## TASK PROMPT
Word for word, retype the entire listing.

## DATA PROVIDED

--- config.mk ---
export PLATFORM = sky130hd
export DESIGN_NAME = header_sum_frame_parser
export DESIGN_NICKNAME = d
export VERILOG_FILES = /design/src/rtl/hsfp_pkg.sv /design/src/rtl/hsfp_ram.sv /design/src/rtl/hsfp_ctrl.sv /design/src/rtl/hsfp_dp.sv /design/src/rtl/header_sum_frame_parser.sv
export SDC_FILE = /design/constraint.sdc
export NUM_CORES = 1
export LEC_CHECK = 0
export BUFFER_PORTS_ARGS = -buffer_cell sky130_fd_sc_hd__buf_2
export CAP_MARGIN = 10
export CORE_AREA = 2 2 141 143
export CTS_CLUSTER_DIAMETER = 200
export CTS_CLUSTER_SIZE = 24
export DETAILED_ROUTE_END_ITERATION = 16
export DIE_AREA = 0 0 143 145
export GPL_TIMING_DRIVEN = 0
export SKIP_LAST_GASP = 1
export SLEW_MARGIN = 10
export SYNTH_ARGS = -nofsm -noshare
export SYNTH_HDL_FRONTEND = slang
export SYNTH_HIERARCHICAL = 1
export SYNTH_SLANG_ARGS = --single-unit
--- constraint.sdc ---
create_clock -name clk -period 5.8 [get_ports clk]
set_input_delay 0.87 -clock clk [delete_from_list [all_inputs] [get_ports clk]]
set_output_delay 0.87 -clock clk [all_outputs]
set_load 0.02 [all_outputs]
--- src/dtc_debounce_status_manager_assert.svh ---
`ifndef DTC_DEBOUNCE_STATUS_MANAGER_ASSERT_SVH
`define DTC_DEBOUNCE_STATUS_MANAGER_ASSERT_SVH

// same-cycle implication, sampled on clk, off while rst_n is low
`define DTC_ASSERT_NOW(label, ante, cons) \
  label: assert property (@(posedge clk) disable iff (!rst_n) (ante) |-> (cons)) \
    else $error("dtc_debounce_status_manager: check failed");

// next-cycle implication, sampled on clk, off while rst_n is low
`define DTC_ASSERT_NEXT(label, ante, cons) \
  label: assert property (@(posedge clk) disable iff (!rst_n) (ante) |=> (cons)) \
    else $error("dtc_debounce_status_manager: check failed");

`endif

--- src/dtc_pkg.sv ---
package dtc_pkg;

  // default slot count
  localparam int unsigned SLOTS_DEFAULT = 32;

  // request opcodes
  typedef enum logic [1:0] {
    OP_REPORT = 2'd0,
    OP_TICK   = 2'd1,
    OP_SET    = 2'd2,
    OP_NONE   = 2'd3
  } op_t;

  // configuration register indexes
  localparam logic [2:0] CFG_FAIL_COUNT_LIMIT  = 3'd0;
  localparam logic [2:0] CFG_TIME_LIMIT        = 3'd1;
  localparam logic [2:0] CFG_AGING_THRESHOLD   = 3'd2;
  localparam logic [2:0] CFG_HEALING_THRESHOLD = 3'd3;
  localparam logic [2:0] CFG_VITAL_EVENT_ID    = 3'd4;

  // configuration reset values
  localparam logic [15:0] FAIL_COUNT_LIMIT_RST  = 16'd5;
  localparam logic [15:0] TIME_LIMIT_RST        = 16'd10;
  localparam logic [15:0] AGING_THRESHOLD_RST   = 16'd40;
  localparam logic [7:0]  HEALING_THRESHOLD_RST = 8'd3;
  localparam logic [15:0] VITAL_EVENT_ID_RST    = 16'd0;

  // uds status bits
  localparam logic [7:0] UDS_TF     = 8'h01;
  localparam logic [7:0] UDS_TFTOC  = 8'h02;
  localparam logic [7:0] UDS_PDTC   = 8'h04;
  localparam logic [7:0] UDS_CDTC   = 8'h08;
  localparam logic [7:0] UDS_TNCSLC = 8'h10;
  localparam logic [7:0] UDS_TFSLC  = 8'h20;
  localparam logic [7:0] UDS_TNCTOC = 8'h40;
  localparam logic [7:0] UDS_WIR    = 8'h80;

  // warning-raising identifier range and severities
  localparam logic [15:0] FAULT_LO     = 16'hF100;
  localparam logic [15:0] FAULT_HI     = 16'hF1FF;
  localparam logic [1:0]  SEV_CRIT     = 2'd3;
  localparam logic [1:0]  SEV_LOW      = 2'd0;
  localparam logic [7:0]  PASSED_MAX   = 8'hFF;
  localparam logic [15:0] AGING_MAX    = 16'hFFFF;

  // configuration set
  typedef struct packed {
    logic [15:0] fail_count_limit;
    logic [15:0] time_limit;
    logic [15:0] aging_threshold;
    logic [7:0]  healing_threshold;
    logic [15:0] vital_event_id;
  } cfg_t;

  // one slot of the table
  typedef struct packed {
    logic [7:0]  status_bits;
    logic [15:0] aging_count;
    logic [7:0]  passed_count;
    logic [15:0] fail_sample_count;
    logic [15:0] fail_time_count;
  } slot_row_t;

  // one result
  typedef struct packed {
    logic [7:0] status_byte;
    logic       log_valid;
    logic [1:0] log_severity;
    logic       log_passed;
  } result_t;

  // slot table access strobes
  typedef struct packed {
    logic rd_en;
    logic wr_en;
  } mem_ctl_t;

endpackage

## RESPONSE TO THE TASK
--- config.mk ---
export PLATFORM = sky130hd
export DESIGN_NAME = header_sum_frame_parser
export DESIGN_NICKNAME = d
export VERILOG_FILES = /design/src/rtl/hsfp_pkg.sv /design/src/rtl/hsfp_ram.sv /design/src/rtl/hsfp_ctrl.sv /design/src/rtl/hsfp_dp.sv /design/src/rtl/header_sum_frame_parser.sv
export SDC_FILE = /design/constraint.sdc
export NUM_CORES = 1
export LEC_CHECK = 0
export BUFFER_PORTS_ARGS = -buffer_cell sky130_fd_sc_hd__buf_2
export CAP_MARGIN = 10
export CORE_AREA = 2 2 141 143
export CTS_CLUSTER_DIAMETER = 200
export CTS_CLUSTER_SIZE = 24
export DETAILED_ROUTE_END_ITERATION = 16
export DIE_AREA = 0 0 143 145
export GPL_TIMING_DRIVEN = 0
export SKIP_LAST_GASP = 1
export SLEW_MARGIN = 10
export SYNTH_ARGS = -nofsm -noshare
export SYNTH_HDL_FRONTEND = slang
export SYNTH_HIERARCHICAL = 1
export SYNTH_SLANG_ARGS = --single-unit
--- constraint.sdc ---
create_clock -name clk -period 5.8 [get_ports clk]
set_input_delay 0.87 -clock clk [delete_from_list [all_inputs] [get_ports clk]]
set_output_delay 0.87 -clock clk [all_outputs]
set_load 0.02 [all_outputs]
--- src/dtc_debounce_status_manager_assert.svh ---
`ifndef DTC_DEBOUNCE_STATUS_MANAGER_ASSERT_SVH
`define DTC_DEBOUNCE_STATUS_MANAGER_ASSERT_SVH

// same-cycle implication, sampled on clk, off while rst_n is low
`define DTC_ASSERT_NOW(label, ante, cons) \
  label: assert property (@(posedge clk) disable iff (!rst_n) (ante) |-> (cons)) \
    else $error("dtc_debounce_status_manager: check failed");

// next-cycle implication, sampled on clk, off while rst_n is low
`define DTC_ASSERT_NEXT(label, ante, cons) \
  label: assert property (@(posedge clk) disable iff (!rst_n) (ante) |=> (cons)) \
    else $error("dtc_debounce_status_manager: check failed");

`endif

--- src/dtc_pkg.sv ---
package dtc_pkg;

  // default slot count
  localparam int unsigned SLOTS_DEFAULT = 32;

  // request opcodes
  typedef enum logic [1:0] {
    OP_REPORT = 2'd0,
    OP_TICK   = 2'd1,
    OP_SET    = 2'd2,
    OP_NONE   = 2'd3
  } op_t;

  // configuration register indexes
  localparam logic [2:0] CFG_FAIL_COUNT_LIMIT  = 3'd0;
  localparam logic [2:0] CFG_TIME_LIMIT        = 3'd1;
  localparam logic [2:0] CFG_AGING_THRESHOLD   = 3'd2;
  localparam logic [2:0] CFG_HEALING_THRESHOLD = 3'd3;
  localparam logic [2:0] CFG_VITAL_EVENT_ID    = 3'd4;

  // configuration reset values
  localparam logic [15:0] FAIL_COUNT_LIMIT_RST  = 16'd5;
  localparam logic [15:0] TIME_LIMIT_RST        = 16'd10;
  localparam logic [15:0] AGING_THRESHOLD_RST   = 16'd40;
  localparam logic [7:0]  HEALING_THRESHOLD_RST = 8'd3;
  localparam logic [15:0] VITAL_EVENT_ID_RST    = 16'd0;

  // uds status bits
  localparam logic [7:0] UDS_TF     = 8'h01;
  localparam logic [7:0] UDS_TFTOC  = 8'h02;
  localparam logic [7:0] UDS_PDTC   = 8'h04;
  localparam logic [7:0] UDS_CDTC   = 8'h08;
  localparam logic [7:0] UDS_TNCSLC = 8'h10;
  localparam logic [7:0] UDS_TFSLC  = 8'h20;
  localparam logic [7:0] UDS_TNCTOC = 8'h40;
  localparam logic [7:0] UDS_WIR    = 8'h80;

  // warning-raising identifier range and severities
  localparam logic [15:0] FAULT_LO     = 16'hF100;
  localparam logic [15:0] FAULT_HI     = 16'hF1FF;
  localparam logic [1:0]  SEV_CRIT     = 2'd3;
  localparam logic [1:0]  SEV_LOW      = 2'd0;
  localparam logic [7:0]  PASSED_MAX   = 8'hFF;
  localparam logic [15:0] AGING_MAX    = 16'hFFFF;

  // configuration set
  typedef struct packed {
    logic [15:0] fail_count_limit;
    logic [15:0] time_limit;
    logic [15:0] aging_threshold;
    logic [7:0]  healing_threshold;
    logic [15:0] vital_event_id;
  } cfg_t;

  // one slot of the table
  typedef struct packed {
    logic [7:0]  status_bits;
    logic [15:0] aging_count;
    logic [7:0]  passed_count;
    logic [15:0] fail_sample_count;
    logic [15:0] fail_time_count;
  } slot_row_t;

  // one result
  typedef struct packed {
    logic [7:0] status_byte;
    logic       log_valid;
    logic [1:0] log_severity;
    logic       log_passed;
  } result_t;

  // slot table access strobes
  typedef struct packed {
    logic rd_en;
    logic wr_en;
  } mem_ctl_t;

endpackage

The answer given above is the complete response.